Exercise prompt: What is needed here is an exact transcription of the entries that follow.

##### Material to process

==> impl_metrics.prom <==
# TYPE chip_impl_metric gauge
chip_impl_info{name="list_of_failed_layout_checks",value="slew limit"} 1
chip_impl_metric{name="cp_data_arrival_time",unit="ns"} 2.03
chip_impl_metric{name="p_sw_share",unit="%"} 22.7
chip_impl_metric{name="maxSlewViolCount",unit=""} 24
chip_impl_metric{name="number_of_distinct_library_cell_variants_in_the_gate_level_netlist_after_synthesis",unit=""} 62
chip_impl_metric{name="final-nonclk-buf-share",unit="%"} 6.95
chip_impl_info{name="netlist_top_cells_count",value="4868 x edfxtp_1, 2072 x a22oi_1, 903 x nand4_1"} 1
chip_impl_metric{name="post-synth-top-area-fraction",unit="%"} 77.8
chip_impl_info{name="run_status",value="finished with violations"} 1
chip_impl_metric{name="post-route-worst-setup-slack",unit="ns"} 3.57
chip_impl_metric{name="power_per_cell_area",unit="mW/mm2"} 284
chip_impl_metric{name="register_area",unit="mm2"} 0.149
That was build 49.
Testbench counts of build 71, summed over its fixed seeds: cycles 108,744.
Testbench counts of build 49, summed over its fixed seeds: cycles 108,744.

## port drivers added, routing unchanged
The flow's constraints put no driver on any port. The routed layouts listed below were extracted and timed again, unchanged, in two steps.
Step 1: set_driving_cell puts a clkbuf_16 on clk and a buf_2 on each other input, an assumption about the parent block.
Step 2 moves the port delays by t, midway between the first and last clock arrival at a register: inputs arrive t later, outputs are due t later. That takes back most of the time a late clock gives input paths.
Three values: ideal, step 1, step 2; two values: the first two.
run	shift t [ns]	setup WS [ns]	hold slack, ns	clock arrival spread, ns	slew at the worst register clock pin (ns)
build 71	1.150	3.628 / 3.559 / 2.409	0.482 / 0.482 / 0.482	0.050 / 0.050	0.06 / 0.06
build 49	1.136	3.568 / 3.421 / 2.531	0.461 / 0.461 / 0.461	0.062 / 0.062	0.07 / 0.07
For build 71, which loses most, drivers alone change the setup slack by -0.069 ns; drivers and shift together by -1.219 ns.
This design comes from an exercise in tuning for small area, a short achievable clock period and few clock cycles on the open sky130 flow, not from production work.
At most, simulation tests tie the RTL to the original design; equivalence was not proved.
Power is estimated from default activity; no workload was simulated.

## run A
Design voxel_file_stream_parser, start of the top module:
module voxel_file_stream_parser (
  input  logic               clk,
  input  logic               rst,
  input  logic               data_valid,
  output logic               data_stall,
  input  logic [7:0]         data_byte,
  input  logic               start_of_file,
  output logic               event_valid,
  input  logic               event_stall,
  output logic [2:0]         event_kind,
  output logic [7:0]         voxel_x,
  output logic [7:0]         voxel_y,
  output logic [7:0]         voxel_z,
  output logic [7:0]         material,
  output logic signed [31:0] size_x,
  output logic signed [31:0] size_y,
  output logic signed [31:0] size_z,
  output logic signed [31:0] file_version,
  output logic [15:0]        model_number,
  output logic               last_voxel
);
Size: about 830 cells after synthesis, roughly 180 flip-flops, roughly 200 I/O pins, roughly 8500 um2 of cells after synthesis.
clock: 5.0 ns
lec_check: 0
abc_clock_period_in_ps: 2200
cap_margin: 20
core_margin: 2
core_utilization: 40
setup_slack_margin: 2.6
slew_margin: 20
standard.sh (not shown) runs the stock make flow with config.mk's settings and CLKGATE_MAP_FILE= SYNTH_SCRIPT=/design/flow/synth_recipe.tcl, a recipe that flattens the netlist after the stock synthesis.
==> flow/flow/run.sh <==
#!/bin/bash
# Standard ORFS layout, with the port buffers made from the smallest buffer cell.
set -euo pipefail
export BUFFER_PORTS_ARGS="-buffer_cell sky130_fd_sc_hd__buf_1"
bash standard.sh finish > standard_make.log 2>&1
Here is what was changed in the inputs of run B compared with run A.
Settings: CTS_BUF_LIST newly set to sky130_fd_sc_hd__clkbuf_4 sky130_fd_sc_hd__clkbuf_8.
==> flow/flow/run.sh <==
#!/bin/bash
# Standard ORFS layout (the standard.sh), with two changes: the port
# buffers are the smallest buffer cell, and clock tree synthesis adds no
# dummy loads at the clock tree leaves.
set -euo pipefail
export BUFFER_PORTS_ARGS="-buffer_cell sky130_fd_sc_hd__buf_1"
export CTS_ARGS="-sink_clustering_enable -repair_clock_nets -dont_use_dummy_load -buf_list {sky130_fd_sc_hd__clkbuf_4 sky130_fd_sc_hd__clkbuf_8}"
bash standard.sh finish > standard_make.log 2>&1
## What came out
The global-route wire length before repair reported for run B is smaller than that of run A by 0.79%.
Comparing run A with run B, the global-route usage over all layers came out essentially unchanged.
From run A to run B, cell area after synthesis did not move at all.
Run B vs run A: combinational share of power up
Wire length grows slightly when moving from run A to run B.
The overall via count from detail_route on run B is in line with that on run A.
Final critical-path required period ends up higher on run A.
Per the comparison of run B with run A, number of CTS-inserted buffers has remained practically unchanged, worst setup slack after layout has increased, total power consumption of the routed design has decreased.
Function was not checked in any run of this note: the RTL went through the layout flow alone.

##########

Result of the exercise:
==> impl_metrics.prom <==
# TYPE chip_impl_metric gauge
chip_impl_info{name="list_of_failed_layout_checks",value="slew limit"} 1
chip_impl_metric{name="cp_data_arrival_time",unit="ns"} 2.03
chip_impl_metric{name="p_sw_share",unit="%"} 22.7
chip_impl_metric{name="maxSlewViolCount",unit=""} 24
chip_impl_metric{name="number_of_distinct_library_cell_variants_in_the_gate_level_netlist_after_synthesis",unit=""} 62
chip_impl_metric{name="final-nonclk-buf-share",unit="%"} 6.95
chip_impl_info{name="netlist_top_cells_count",value="4868 x edfxtp_1, 2072 x a22oi_1, 903 x nand4_1"} 1
chip_impl_metric{name="post-synth-top-area-fraction",unit="%"} 77.8
chip_impl_info{name="run_status",value="finished with violations"} 1
chip_impl_metric{name="post-route-worst-setup-slack",unit="ns"} 3.57
chip_impl_metric{name="power_per_cell_area",unit="mW/mm2"} 284
chip_impl_metric{name="register_area",unit="mm2"} 0.149
That was build 49.
Testbench counts of build 71, summed over its fixed seeds: cycles 108,744.
Testbench counts of build 49, summed over its fixed seeds: cycles 108,744.

## port drivers added, routing unchanged
The flow's constraints put no driver on any port. The routed layouts listed below were extracted and timed again, unchanged, in two steps.
Step 1: set_driving_cell puts a clkbuf_16 on clk and a buf_2 on each other input, an assumption about the parent block.
Step 2 moves the port delays by t, midway between the first and last clock arrival at a register: inputs arrive t later, outputs are due t later. That takes back most of the time a late clock gives input paths.
Three values: ideal, step 1, step 2; two values: the first two.
run	shift t [ns]	setup WS [ns]	hold slack, ns	clock arrival spread, ns	slew at the worst register clock pin (ns)
build 71	1.150	3.628 / 3.559 / 2.409	0.482 / 0.482 / 0.482	0.050 / 0.050	0.06 / 0.06
build 49	1.136	3.568 / 3.421 / 2.531	0.461 / 0.461 / 0.461	0.062 / 0.062	0.07 / 0.07
For build 71, which loses most, drivers alone change the setup slack by -0.069 ns; drivers and shift together by -1.219 ns.
This design comes from an exercise in tuning for small area, a short achievable clock period and few clock cycles on the open sky130 flow, not from production work.
At most, simulation tests tie the RTL to the original design; equivalence was not proved.
Power is estimated from default activity; no workload was simulated.

## run A
Design voxel_file_stream_parser, start of the top module:
module voxel_file_stream_parser (
  input  logic               clk,
  input  logic               rst,
  input  logic               data_valid,
  output logic               data_stall,
  input  logic [7:0]         data_byte,
  input  logic               start_of_file,
  output logic               event_valid,
  input  logic               event_stall,
  output logic [2:0]         event_kind,
  output logic [7:0]         voxel_x,
  output logic [7:0]         voxel_y,
  output logic [7:0]         voxel_z,
  output logic [7:0]         material,
  output logic signed [31:0] size_x,
  output logic signed [31:0] size_y,
  output logic signed [31:0] size_z,
  output logic signed [31:0] file_version,
  output logic [15:0]        model_number,
  output logic               last_voxel
);
Size: about 830 cells after synthesis, roughly 180 flip-flops, roughly 200 I/O pins, roughly 8500 um2 of cells after synthesis.
clock: 5.0 ns
lec_check: 0
abc_clock_period_in_ps: 2200
cap_margin: 20
core_margin: 2
core_utilization: 40
setup_slack_margin: 2.6
slew_margin: 20
standard.sh (not shown) runs the stock make flow with config.mk's settings and CLKGATE_MAP_FILE= SYNTH_SCRIPT=/design/flow/synth_recipe.tcl, a recipe that flattens the netlist after the stock synthesis.
==> flow/flow/run.sh <==
#!/bin/bash
# Standard ORFS layout, with the port buffers made from the smallest buffer cell.
set -euo pipefail
export BUFFER_PORTS_ARGS="-buffer_cell sky130_fd_sc_hd__buf_1"
bash standard.sh finish > standard_make.log 2>&1
Here is what was changed in the inputs of run B compared with run A.
Settings: CTS_BUF_LIST newly set to sky130_fd_sc_hd__clkbuf_4 sky130_fd_sc_hd__clkbuf_8.
==> flow/flow/run.sh <==
#!/bin/bash
# Standard ORFS layout (the standard.sh), with two changes: the port
# buffers are the smallest buffer cell, and clock tree synthesis adds no
# dummy loads at the clock tree leaves.
set -euo pipefail
export BUFFER_PORTS_ARGS="-buffer_cell sky130_fd_sc_hd__buf_1"
export CTS_ARGS="-sink_clustering_enable -repair_clock_nets -dont_use_dummy_load -buf_list {sky130_fd_sc_hd__clkbuf_4 sky130_fd_sc_hd__clkbuf_8}"
bash standard.sh finish > standard_make.log 2>&1
## What came out
The global-route wire length before repair reported for run B is smaller than that of run A by 0.79%.
Comparing run A with run B, the global-route usage over all layers came out essentially unchanged.
From run A to run B, cell area after synthesis did not move at all.
Run B vs run A: combinational share of power up
Wire length grows slightly when moving from run A to run B.
The overall via count from detail_route on run B is in line with that on run A.
Final critical-path required period ends up higher on run A.
Per the comparison of run B with run A, number of CTS-inserted buffers has remained practically unchanged, worst setup slack after layout has increased, total power consumption of the routed design has decreased.
Function was not checked in any run of this note: the RTL went through the layout flow alone.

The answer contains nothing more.